Required work:
Pull every line containing the word "fill" out of the material below.
────
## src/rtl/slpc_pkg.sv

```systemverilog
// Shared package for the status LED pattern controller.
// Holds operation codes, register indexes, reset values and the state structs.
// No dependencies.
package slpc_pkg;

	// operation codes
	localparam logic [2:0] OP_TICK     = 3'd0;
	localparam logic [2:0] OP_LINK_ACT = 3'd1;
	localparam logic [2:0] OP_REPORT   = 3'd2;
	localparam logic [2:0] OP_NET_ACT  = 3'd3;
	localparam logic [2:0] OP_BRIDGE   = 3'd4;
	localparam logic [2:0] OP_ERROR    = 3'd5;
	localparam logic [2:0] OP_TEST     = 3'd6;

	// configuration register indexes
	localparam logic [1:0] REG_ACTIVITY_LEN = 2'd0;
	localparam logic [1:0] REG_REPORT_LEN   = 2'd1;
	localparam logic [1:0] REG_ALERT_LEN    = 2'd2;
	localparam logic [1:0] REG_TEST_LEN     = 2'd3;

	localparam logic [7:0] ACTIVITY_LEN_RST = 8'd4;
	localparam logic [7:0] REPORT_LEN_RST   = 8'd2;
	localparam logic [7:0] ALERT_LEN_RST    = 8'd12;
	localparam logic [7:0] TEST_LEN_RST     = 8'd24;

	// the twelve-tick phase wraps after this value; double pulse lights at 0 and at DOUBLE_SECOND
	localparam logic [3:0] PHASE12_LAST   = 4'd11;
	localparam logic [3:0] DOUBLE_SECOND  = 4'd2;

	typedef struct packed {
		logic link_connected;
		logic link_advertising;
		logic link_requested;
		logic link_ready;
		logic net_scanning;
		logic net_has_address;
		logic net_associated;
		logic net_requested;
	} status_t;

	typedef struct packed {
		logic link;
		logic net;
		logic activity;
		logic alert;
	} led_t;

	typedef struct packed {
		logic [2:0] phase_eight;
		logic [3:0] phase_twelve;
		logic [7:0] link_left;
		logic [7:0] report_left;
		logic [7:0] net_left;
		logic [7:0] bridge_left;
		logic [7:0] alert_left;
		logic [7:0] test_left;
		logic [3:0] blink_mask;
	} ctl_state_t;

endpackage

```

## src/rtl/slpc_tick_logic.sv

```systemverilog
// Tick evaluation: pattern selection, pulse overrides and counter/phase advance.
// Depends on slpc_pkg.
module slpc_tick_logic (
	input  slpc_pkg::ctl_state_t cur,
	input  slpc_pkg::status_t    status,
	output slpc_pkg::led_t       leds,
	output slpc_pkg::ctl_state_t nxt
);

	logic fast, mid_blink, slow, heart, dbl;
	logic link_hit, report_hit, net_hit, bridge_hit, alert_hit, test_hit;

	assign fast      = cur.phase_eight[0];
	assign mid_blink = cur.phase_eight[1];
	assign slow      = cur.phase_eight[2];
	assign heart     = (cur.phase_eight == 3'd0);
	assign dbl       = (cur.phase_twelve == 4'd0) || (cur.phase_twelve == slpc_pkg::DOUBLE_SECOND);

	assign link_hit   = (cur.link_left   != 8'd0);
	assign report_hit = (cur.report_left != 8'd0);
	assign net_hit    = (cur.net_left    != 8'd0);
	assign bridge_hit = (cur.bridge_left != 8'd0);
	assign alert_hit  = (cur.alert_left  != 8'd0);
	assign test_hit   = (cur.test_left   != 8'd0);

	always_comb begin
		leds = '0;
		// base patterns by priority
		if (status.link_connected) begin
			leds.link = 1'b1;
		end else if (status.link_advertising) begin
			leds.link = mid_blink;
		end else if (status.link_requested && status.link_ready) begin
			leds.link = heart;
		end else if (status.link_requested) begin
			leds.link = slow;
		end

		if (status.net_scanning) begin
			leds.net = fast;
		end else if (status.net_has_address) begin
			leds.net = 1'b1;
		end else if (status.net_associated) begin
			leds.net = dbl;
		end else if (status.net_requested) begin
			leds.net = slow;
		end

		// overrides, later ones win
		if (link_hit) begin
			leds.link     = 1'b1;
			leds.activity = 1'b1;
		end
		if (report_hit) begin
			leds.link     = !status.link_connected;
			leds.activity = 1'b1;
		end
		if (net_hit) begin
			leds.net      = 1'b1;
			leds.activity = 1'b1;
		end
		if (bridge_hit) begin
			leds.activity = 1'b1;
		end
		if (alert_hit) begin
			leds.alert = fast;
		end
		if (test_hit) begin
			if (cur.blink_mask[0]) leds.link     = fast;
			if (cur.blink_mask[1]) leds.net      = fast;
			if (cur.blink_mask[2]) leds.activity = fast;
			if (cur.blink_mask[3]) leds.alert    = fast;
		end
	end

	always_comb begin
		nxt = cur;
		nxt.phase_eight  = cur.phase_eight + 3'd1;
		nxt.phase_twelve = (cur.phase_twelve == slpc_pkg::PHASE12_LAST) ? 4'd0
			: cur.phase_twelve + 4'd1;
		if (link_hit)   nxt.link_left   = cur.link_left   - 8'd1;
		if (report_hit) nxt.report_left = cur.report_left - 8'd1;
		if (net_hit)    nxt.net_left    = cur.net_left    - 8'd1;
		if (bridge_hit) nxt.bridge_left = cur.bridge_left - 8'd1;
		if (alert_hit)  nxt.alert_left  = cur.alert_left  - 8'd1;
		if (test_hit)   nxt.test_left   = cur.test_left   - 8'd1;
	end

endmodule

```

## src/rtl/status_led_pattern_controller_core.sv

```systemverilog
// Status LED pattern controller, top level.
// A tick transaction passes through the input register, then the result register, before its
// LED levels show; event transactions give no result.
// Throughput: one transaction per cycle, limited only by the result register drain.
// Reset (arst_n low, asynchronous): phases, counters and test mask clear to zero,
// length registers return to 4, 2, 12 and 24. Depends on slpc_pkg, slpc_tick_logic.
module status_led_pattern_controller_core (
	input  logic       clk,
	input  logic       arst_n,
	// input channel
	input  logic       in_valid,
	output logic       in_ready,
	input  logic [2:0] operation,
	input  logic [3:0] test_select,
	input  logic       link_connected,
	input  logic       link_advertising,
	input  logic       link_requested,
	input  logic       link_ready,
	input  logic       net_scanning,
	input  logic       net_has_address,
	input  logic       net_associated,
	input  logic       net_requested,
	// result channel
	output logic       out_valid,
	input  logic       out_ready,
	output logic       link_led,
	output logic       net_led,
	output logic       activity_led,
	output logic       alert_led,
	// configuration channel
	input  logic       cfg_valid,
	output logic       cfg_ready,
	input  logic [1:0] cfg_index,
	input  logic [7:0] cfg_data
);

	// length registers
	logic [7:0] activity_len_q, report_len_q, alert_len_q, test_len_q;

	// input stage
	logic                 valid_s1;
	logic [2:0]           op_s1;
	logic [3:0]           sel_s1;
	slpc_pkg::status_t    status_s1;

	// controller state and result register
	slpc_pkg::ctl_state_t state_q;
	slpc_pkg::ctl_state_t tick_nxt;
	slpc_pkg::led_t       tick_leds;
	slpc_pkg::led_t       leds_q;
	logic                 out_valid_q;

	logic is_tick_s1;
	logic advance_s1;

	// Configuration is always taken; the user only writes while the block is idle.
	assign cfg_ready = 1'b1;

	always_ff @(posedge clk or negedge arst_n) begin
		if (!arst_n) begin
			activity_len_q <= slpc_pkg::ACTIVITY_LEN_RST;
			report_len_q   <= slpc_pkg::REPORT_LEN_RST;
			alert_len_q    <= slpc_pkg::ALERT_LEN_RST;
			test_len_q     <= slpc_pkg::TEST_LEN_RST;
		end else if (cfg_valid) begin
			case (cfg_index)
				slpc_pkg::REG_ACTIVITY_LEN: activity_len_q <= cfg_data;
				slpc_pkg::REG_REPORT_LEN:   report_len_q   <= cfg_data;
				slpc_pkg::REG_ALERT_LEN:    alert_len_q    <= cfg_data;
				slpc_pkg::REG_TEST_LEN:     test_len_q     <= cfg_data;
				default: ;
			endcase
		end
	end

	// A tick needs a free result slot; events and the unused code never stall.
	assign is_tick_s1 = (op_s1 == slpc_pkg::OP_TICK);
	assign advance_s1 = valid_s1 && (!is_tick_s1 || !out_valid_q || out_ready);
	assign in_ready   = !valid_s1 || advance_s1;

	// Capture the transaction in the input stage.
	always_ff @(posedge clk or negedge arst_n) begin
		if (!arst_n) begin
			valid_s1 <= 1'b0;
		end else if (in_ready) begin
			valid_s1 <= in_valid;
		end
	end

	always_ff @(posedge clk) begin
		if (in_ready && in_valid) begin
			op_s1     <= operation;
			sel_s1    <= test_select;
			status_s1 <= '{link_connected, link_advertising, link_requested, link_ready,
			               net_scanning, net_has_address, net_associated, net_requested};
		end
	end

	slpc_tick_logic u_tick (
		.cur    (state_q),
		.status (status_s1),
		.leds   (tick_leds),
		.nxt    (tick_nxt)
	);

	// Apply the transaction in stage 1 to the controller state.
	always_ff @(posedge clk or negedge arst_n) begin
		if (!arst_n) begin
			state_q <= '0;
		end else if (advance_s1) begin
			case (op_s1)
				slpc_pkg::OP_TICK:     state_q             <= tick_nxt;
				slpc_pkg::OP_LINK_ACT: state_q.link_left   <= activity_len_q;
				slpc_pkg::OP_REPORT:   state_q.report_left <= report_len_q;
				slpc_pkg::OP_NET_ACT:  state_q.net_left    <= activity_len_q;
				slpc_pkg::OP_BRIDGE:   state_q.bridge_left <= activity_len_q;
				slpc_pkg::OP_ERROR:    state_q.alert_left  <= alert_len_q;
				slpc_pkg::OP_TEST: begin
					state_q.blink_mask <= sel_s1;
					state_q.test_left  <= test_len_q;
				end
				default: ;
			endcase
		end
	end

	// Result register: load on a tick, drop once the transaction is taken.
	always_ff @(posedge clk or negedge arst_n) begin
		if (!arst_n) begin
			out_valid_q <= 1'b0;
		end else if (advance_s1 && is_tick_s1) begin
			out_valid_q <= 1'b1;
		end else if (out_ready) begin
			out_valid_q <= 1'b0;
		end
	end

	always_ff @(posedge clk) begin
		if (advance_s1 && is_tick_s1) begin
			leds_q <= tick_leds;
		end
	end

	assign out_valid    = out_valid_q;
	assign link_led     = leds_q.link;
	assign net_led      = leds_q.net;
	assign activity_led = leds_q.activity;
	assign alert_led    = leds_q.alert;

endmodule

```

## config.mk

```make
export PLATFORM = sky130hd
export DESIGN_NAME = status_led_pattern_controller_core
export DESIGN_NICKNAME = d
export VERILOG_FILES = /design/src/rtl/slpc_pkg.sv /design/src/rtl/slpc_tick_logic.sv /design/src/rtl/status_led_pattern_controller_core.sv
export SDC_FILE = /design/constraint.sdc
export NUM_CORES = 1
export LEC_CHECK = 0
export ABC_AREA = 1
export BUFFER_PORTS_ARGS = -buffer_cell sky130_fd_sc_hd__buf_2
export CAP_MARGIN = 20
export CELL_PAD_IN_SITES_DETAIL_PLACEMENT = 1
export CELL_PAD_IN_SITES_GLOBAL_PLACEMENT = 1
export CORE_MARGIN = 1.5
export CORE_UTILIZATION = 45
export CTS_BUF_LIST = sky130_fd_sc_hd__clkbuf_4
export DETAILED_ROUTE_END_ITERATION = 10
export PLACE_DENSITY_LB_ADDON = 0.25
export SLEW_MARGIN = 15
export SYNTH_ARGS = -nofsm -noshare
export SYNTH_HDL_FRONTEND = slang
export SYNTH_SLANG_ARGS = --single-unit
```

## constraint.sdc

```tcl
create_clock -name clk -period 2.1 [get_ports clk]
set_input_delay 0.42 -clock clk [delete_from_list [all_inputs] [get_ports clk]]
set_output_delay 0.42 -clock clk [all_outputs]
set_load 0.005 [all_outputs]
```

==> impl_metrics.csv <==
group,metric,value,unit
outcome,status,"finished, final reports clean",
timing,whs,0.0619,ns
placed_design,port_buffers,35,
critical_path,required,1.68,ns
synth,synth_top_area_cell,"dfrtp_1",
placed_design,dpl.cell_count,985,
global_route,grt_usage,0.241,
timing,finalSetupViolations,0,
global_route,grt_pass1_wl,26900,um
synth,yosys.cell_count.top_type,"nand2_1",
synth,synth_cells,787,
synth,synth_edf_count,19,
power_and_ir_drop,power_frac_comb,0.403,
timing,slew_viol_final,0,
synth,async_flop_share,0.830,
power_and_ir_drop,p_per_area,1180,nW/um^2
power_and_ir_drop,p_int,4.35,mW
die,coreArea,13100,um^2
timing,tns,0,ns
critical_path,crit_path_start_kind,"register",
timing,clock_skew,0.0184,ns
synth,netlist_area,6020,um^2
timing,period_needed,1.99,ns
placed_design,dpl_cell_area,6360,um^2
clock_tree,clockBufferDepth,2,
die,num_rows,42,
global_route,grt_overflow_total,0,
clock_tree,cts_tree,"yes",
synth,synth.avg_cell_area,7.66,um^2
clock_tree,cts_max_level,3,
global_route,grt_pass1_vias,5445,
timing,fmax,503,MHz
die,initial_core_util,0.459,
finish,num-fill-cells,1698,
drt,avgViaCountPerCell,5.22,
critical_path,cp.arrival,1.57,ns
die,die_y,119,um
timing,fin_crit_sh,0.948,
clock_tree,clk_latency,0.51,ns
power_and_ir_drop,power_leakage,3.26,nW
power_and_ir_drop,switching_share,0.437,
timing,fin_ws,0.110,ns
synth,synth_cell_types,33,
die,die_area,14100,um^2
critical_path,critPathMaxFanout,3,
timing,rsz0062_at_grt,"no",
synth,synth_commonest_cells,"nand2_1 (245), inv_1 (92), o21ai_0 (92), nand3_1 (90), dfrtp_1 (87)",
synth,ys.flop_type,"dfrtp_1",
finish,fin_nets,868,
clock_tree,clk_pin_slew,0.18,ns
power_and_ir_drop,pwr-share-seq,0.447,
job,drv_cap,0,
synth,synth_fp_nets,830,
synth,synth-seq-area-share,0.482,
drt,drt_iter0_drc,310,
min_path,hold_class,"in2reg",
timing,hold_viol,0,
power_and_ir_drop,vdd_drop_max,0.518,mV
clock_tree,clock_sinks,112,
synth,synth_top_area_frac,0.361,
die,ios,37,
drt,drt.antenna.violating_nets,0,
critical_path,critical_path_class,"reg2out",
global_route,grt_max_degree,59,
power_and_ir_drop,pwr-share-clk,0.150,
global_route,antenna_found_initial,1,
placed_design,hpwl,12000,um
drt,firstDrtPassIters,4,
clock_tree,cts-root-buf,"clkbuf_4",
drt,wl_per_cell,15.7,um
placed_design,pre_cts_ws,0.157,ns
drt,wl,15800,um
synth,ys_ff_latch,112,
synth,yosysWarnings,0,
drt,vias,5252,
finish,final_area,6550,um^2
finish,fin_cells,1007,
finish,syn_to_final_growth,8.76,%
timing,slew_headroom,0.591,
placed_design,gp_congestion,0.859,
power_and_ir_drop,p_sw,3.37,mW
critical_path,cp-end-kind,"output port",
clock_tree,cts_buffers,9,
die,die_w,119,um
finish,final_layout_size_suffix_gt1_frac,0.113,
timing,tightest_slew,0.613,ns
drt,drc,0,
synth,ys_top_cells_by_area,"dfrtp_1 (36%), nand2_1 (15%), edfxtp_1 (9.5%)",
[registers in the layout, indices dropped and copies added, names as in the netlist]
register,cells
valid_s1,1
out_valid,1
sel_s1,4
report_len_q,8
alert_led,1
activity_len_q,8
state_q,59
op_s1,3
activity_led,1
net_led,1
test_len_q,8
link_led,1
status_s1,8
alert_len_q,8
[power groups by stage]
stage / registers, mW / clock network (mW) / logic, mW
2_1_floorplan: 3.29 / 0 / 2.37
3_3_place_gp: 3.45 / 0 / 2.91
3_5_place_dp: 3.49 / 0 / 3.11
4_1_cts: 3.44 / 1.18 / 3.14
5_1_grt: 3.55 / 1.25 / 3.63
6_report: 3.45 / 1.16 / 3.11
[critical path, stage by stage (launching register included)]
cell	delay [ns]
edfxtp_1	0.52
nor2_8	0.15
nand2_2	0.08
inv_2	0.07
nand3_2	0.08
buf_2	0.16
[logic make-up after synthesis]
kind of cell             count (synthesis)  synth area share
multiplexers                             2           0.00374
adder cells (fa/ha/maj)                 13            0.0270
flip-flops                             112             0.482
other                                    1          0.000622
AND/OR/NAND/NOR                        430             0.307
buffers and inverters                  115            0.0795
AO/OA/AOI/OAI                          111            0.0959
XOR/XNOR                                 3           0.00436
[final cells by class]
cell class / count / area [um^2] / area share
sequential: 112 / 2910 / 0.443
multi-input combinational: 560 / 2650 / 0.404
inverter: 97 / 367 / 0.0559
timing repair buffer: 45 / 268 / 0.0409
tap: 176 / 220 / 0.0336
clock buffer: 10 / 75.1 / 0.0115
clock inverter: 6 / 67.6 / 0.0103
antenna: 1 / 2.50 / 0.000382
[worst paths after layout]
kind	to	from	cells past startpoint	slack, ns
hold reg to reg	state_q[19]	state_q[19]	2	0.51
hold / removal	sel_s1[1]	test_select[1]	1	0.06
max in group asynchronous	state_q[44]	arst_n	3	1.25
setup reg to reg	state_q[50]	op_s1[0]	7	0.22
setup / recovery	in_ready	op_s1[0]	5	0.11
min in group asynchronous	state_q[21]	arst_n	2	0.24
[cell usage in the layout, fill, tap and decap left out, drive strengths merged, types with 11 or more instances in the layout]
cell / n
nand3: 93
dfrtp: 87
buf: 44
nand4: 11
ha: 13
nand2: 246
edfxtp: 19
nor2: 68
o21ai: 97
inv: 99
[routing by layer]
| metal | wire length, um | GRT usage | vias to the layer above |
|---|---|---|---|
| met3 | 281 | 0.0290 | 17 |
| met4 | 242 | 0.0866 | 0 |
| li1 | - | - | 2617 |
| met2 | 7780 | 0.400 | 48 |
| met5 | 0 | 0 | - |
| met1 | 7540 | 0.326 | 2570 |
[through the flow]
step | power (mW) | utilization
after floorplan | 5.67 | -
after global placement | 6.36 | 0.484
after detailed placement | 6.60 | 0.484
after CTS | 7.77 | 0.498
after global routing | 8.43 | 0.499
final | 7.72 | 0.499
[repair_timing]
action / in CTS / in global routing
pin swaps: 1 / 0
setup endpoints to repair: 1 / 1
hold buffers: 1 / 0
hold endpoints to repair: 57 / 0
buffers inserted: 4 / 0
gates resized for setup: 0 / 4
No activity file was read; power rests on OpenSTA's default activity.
────
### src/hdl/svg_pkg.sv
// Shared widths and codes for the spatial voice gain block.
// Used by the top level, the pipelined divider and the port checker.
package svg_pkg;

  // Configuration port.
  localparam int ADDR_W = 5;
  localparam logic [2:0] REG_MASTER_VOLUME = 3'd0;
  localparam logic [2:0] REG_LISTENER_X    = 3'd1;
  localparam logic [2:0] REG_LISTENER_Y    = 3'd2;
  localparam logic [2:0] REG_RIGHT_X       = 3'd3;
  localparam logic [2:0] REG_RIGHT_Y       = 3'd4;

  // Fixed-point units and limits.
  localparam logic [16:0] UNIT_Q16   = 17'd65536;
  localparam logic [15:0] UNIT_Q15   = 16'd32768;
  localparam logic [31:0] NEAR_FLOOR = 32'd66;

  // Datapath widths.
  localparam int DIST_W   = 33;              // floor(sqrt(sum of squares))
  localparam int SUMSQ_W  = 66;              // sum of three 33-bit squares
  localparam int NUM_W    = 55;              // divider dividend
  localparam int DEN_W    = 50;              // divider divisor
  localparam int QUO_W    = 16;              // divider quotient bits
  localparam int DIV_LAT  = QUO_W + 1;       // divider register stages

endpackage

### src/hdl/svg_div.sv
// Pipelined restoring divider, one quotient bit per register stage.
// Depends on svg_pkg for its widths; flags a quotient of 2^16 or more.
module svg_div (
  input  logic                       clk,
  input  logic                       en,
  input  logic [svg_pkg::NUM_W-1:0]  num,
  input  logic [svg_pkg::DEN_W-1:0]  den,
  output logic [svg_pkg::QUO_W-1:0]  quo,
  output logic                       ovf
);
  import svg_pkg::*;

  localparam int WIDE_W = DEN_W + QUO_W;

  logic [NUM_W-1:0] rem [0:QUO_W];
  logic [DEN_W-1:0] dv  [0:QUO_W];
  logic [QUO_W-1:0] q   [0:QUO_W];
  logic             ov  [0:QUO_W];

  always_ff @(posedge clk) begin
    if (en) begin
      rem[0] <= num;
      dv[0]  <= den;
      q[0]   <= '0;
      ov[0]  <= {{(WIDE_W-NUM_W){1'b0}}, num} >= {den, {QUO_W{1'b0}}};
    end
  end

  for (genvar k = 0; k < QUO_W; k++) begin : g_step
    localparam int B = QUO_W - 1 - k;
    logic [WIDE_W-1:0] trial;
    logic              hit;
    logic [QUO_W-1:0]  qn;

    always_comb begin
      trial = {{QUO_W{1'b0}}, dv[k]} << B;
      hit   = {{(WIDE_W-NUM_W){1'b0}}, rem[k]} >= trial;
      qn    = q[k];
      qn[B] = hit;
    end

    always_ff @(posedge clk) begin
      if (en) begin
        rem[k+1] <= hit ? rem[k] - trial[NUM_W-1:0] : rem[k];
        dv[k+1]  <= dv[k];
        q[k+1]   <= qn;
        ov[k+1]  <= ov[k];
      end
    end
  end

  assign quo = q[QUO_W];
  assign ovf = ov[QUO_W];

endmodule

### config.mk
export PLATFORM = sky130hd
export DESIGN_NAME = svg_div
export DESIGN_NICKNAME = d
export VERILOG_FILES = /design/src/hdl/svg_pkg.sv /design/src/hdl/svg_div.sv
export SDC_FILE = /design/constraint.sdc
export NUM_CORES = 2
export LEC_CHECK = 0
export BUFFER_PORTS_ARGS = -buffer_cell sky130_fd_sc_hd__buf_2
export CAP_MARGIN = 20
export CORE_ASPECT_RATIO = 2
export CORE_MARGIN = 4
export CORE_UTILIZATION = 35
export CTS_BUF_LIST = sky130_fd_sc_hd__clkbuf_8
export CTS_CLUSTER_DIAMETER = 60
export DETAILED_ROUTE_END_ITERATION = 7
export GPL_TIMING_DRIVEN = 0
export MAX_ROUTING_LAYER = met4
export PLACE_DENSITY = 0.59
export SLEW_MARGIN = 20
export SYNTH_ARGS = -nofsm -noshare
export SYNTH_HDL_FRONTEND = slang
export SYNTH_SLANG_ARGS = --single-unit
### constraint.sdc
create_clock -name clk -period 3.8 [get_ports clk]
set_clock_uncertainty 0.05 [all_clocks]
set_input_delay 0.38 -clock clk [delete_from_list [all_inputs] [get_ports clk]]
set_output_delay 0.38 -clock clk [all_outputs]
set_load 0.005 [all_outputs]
────
Solution for this task:
finish,num-fill-cells,1698,
[cell usage in the layout, fill, tap and decap left out, drive strengths merged, types with 11 or more instances in the layout]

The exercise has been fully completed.